* Exercise aim *
How many of the lines in the data contain "inverters"? Give only the number.

BEGIN

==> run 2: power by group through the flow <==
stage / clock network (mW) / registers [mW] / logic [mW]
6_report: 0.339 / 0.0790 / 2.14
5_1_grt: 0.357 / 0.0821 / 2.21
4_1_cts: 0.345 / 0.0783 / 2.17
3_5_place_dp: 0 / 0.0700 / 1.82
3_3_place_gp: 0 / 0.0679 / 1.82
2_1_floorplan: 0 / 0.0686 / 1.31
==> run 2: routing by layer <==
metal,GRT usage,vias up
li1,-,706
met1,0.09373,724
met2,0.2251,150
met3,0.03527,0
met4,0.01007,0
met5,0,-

END
BEGIN

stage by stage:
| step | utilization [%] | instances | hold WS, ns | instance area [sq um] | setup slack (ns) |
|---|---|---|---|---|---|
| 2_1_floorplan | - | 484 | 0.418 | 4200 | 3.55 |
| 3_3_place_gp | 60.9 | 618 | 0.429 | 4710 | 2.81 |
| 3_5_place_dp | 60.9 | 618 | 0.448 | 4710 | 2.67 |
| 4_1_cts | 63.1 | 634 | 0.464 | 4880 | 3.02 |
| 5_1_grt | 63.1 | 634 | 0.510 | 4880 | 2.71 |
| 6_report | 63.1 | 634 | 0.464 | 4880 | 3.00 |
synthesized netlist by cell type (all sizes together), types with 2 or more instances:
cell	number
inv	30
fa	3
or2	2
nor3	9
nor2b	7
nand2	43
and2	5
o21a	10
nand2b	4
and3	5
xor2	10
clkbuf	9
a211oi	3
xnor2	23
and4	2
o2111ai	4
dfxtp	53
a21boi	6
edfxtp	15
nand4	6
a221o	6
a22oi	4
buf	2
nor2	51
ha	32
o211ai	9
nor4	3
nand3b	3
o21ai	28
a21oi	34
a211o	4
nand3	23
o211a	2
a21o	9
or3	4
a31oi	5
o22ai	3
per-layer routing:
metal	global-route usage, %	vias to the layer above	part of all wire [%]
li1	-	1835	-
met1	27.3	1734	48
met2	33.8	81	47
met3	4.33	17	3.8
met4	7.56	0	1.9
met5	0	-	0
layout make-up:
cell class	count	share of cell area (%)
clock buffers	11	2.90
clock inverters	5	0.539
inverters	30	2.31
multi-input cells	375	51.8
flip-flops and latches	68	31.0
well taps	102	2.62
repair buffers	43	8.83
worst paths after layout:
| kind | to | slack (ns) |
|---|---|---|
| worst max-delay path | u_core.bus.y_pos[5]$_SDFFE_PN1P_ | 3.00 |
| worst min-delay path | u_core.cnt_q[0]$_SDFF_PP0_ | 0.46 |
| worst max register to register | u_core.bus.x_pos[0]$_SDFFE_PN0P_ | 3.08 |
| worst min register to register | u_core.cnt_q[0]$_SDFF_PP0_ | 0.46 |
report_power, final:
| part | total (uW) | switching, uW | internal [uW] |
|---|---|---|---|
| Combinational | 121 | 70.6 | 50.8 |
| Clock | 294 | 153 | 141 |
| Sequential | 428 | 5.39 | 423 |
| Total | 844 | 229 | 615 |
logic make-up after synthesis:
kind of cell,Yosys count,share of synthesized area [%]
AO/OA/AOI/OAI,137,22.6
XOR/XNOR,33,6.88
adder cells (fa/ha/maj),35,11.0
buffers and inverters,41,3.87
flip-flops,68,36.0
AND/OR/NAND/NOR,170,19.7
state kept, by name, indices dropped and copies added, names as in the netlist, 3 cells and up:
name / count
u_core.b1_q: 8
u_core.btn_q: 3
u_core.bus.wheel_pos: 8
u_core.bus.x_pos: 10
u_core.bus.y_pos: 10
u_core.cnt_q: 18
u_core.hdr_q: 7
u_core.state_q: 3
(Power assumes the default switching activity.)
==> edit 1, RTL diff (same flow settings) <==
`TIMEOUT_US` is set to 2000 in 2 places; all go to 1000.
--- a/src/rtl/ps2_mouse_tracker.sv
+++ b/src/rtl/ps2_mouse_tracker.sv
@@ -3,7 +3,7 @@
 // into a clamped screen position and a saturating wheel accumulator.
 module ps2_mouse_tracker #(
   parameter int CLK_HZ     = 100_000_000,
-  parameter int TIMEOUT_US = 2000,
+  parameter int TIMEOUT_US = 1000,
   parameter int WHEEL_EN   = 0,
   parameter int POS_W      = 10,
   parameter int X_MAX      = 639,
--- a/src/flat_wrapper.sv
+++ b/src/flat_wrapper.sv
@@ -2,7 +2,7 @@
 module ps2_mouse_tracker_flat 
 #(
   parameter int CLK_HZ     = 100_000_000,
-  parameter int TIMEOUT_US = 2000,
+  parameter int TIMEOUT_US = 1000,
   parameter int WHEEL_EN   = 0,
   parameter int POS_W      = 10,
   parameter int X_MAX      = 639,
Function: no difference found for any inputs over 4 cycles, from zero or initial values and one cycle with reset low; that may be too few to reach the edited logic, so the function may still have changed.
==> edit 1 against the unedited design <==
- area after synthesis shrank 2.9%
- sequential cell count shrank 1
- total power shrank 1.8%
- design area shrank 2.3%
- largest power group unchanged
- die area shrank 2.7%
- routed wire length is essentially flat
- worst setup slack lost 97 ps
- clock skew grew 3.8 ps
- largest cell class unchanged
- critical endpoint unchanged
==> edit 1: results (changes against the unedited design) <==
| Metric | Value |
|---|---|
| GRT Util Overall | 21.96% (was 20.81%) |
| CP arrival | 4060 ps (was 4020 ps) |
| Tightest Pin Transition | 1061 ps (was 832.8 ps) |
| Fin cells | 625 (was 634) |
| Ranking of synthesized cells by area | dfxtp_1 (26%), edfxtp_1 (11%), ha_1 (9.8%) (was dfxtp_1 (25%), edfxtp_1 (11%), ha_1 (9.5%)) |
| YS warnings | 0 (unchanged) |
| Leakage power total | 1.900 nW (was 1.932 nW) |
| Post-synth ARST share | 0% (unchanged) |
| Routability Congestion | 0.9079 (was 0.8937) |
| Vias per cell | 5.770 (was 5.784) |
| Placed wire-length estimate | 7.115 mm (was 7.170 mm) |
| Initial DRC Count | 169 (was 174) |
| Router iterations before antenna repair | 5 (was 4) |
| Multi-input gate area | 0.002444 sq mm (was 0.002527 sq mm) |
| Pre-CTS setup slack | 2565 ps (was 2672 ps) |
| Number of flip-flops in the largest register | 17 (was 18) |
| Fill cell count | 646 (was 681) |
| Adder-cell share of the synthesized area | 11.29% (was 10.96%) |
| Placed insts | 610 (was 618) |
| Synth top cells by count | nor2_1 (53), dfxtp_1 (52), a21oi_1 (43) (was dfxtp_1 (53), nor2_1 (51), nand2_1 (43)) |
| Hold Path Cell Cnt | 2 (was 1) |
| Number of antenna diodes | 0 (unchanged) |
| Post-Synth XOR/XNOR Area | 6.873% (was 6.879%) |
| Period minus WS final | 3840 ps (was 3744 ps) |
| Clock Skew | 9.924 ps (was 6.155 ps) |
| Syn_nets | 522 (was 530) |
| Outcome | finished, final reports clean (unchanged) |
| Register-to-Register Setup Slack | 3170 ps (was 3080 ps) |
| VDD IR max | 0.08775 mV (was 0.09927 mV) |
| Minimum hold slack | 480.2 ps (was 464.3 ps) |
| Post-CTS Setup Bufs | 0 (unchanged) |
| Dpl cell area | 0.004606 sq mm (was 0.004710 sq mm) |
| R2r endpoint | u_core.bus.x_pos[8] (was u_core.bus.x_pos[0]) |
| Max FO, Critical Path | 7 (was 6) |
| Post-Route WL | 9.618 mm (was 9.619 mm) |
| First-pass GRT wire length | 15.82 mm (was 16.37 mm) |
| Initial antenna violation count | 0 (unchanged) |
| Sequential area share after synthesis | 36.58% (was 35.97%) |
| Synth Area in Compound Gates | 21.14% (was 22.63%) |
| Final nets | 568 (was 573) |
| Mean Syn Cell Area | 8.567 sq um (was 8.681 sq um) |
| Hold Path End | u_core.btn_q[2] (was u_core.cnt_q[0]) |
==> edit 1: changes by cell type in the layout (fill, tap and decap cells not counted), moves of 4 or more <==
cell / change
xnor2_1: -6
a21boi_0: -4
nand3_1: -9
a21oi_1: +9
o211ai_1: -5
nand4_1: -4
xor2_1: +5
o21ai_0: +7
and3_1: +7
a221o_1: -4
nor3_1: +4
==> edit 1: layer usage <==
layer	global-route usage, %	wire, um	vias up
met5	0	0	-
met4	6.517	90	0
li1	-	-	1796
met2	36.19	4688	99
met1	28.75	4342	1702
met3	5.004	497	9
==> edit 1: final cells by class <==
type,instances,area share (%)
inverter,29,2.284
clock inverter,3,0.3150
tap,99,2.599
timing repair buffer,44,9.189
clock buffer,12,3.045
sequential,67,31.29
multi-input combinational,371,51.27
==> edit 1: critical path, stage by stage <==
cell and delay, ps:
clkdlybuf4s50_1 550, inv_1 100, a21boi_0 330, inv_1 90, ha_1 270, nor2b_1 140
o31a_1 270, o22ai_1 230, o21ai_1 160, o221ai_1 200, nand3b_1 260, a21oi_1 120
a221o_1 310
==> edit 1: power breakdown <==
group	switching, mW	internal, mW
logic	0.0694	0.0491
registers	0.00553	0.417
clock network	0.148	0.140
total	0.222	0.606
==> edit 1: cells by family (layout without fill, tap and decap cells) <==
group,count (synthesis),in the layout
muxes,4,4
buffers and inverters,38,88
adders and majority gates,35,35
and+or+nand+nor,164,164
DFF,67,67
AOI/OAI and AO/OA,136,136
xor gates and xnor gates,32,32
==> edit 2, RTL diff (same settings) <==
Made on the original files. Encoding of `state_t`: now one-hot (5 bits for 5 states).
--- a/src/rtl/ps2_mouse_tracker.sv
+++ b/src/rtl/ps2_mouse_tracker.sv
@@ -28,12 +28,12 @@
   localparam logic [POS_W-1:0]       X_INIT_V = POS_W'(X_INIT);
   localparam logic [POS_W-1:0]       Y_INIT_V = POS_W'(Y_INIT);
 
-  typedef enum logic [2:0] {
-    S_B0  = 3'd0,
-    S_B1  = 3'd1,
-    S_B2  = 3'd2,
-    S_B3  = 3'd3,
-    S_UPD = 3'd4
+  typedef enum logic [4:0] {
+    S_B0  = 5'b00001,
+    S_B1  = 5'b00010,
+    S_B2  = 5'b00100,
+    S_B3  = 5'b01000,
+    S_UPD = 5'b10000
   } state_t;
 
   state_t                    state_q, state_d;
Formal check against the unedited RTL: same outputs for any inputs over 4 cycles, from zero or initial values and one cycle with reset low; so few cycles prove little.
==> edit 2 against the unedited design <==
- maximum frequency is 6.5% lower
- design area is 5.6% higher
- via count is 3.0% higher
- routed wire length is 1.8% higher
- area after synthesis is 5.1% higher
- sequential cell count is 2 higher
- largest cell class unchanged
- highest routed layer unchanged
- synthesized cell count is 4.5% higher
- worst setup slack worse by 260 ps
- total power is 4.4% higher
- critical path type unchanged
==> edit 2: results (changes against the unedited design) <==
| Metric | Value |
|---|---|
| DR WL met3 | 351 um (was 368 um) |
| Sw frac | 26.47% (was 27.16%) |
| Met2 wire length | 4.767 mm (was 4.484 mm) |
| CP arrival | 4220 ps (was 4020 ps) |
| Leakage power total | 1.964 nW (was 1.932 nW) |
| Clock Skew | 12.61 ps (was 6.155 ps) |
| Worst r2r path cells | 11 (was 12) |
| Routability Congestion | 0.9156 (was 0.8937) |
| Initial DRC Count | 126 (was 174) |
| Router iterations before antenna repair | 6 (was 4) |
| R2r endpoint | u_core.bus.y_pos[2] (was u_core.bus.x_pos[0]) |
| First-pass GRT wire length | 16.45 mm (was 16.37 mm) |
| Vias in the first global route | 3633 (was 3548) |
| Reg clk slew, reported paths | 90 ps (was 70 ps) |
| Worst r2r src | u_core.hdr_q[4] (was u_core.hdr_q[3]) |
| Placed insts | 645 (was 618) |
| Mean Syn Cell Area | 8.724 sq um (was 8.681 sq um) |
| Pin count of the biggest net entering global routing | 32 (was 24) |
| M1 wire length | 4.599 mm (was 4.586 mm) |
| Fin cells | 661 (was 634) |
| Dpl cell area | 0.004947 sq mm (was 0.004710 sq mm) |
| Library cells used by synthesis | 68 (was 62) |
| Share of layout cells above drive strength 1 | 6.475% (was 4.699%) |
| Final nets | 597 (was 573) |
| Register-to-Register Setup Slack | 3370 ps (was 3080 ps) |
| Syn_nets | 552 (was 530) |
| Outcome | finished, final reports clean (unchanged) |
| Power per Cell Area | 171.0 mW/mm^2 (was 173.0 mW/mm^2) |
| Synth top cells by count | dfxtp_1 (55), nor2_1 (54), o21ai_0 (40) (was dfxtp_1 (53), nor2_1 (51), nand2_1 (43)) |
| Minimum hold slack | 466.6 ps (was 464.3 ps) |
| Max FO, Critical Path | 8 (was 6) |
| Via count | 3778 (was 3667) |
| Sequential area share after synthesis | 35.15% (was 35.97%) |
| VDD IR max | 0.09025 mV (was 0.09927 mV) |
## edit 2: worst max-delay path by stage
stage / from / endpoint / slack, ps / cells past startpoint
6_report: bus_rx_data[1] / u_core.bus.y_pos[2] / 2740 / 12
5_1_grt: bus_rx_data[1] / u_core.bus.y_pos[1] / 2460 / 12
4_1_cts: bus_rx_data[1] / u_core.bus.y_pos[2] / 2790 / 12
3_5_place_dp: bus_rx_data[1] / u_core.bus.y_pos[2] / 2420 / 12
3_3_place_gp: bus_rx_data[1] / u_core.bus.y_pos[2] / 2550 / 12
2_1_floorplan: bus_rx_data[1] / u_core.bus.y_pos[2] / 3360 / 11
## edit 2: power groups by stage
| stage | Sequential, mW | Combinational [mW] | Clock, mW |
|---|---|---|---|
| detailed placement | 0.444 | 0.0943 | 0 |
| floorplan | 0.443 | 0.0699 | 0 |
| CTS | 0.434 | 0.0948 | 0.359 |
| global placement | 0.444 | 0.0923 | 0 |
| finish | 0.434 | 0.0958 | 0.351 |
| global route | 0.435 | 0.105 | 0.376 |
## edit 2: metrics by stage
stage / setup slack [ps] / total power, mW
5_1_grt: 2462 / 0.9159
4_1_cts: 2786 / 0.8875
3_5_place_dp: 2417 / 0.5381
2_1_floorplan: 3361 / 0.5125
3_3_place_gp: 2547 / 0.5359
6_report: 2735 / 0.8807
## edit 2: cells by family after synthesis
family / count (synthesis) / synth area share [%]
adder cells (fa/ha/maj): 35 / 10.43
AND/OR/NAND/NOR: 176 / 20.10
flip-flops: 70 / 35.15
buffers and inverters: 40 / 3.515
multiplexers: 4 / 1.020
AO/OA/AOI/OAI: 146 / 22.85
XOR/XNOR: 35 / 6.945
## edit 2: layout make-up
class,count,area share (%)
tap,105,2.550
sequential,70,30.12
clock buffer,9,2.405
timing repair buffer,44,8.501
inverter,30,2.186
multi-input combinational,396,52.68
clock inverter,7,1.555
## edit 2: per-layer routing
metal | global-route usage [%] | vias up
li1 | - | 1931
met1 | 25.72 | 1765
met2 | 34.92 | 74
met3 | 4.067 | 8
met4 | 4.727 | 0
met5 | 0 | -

END

* Response to this task *
5